__WHAT YOU NEED TO DO__: Start at the line below containing "case (ALUCtrl__i)" and stop at the line containing "alu_res = sum;". Repeat every line of that stretch exactly, and nothing outside it.

[Stored items]
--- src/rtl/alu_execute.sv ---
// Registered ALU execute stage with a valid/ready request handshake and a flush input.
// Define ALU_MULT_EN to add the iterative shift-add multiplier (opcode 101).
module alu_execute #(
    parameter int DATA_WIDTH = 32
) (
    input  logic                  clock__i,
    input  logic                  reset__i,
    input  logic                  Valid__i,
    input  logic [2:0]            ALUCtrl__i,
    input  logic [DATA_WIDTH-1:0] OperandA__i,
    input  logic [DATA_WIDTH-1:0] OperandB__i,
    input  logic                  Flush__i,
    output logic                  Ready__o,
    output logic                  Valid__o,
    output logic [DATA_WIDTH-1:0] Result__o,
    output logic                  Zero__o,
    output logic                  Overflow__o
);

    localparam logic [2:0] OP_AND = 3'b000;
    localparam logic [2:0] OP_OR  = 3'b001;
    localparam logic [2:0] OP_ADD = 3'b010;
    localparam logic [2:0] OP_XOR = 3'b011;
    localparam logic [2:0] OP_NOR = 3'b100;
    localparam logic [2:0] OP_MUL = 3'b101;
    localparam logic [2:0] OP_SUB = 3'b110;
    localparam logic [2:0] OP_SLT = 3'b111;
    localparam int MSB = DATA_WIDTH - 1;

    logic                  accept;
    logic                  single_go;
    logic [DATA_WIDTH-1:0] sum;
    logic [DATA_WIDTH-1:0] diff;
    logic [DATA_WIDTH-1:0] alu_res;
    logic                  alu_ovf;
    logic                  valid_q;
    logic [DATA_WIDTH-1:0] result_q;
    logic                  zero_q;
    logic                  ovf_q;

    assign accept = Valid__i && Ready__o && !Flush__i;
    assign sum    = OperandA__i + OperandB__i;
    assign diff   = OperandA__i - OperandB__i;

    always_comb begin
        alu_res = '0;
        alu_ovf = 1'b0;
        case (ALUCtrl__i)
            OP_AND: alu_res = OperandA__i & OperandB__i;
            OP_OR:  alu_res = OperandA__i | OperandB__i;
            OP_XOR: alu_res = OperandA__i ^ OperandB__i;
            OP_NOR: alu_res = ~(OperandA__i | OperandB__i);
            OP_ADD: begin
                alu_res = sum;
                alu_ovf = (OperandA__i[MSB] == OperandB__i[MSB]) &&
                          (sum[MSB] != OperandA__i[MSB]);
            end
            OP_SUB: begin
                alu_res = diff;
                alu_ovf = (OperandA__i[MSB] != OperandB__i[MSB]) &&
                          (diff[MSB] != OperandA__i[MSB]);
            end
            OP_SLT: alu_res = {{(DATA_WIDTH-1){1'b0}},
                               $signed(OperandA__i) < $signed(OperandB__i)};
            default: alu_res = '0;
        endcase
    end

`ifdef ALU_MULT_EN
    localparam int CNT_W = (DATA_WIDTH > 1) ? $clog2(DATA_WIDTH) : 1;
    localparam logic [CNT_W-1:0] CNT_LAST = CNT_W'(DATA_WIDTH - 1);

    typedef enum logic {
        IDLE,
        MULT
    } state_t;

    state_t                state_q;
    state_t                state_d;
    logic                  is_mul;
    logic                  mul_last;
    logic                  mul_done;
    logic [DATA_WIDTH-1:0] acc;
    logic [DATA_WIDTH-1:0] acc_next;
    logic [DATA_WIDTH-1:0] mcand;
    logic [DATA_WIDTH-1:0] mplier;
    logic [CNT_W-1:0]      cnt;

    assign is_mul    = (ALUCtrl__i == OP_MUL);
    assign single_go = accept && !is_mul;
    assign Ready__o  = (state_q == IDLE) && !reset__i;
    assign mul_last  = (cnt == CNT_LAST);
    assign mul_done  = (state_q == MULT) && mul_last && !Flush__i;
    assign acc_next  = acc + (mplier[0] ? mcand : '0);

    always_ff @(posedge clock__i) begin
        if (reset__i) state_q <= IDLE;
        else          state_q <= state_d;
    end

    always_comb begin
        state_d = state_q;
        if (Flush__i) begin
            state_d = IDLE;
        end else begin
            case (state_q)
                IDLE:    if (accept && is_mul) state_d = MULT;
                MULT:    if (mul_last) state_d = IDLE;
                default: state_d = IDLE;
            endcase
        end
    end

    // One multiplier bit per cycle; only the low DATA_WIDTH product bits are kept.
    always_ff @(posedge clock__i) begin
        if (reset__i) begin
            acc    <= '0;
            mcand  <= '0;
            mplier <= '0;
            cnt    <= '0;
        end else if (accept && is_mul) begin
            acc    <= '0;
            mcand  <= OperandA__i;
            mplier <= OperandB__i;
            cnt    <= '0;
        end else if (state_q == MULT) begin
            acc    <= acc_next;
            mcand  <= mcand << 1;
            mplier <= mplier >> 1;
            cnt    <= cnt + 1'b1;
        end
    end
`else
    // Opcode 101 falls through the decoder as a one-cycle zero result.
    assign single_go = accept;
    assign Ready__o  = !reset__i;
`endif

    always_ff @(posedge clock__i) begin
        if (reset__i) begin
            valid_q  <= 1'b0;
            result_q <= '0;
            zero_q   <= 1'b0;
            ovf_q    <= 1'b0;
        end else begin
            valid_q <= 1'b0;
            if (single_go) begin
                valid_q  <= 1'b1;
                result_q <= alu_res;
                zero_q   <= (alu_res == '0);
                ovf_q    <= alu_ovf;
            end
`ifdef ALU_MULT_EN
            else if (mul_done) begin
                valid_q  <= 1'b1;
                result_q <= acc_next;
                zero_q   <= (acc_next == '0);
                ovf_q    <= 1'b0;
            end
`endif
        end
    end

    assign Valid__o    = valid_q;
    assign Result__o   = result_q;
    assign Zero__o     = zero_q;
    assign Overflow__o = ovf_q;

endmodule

__WRITTEN REPLY__:
        case (ALUCtrl__i)
            OP_AND: alu_res = OperandA__i & OperandB__i;
            OP_OR:  alu_res = OperandA__i | OperandB__i;
            OP_XOR: alu_res = OperandA__i ^ OperandB__i;
            OP_NOR: alu_res = ~(OperandA__i | OperandB__i);
            OP_ADD: begin
                alu_res = sum;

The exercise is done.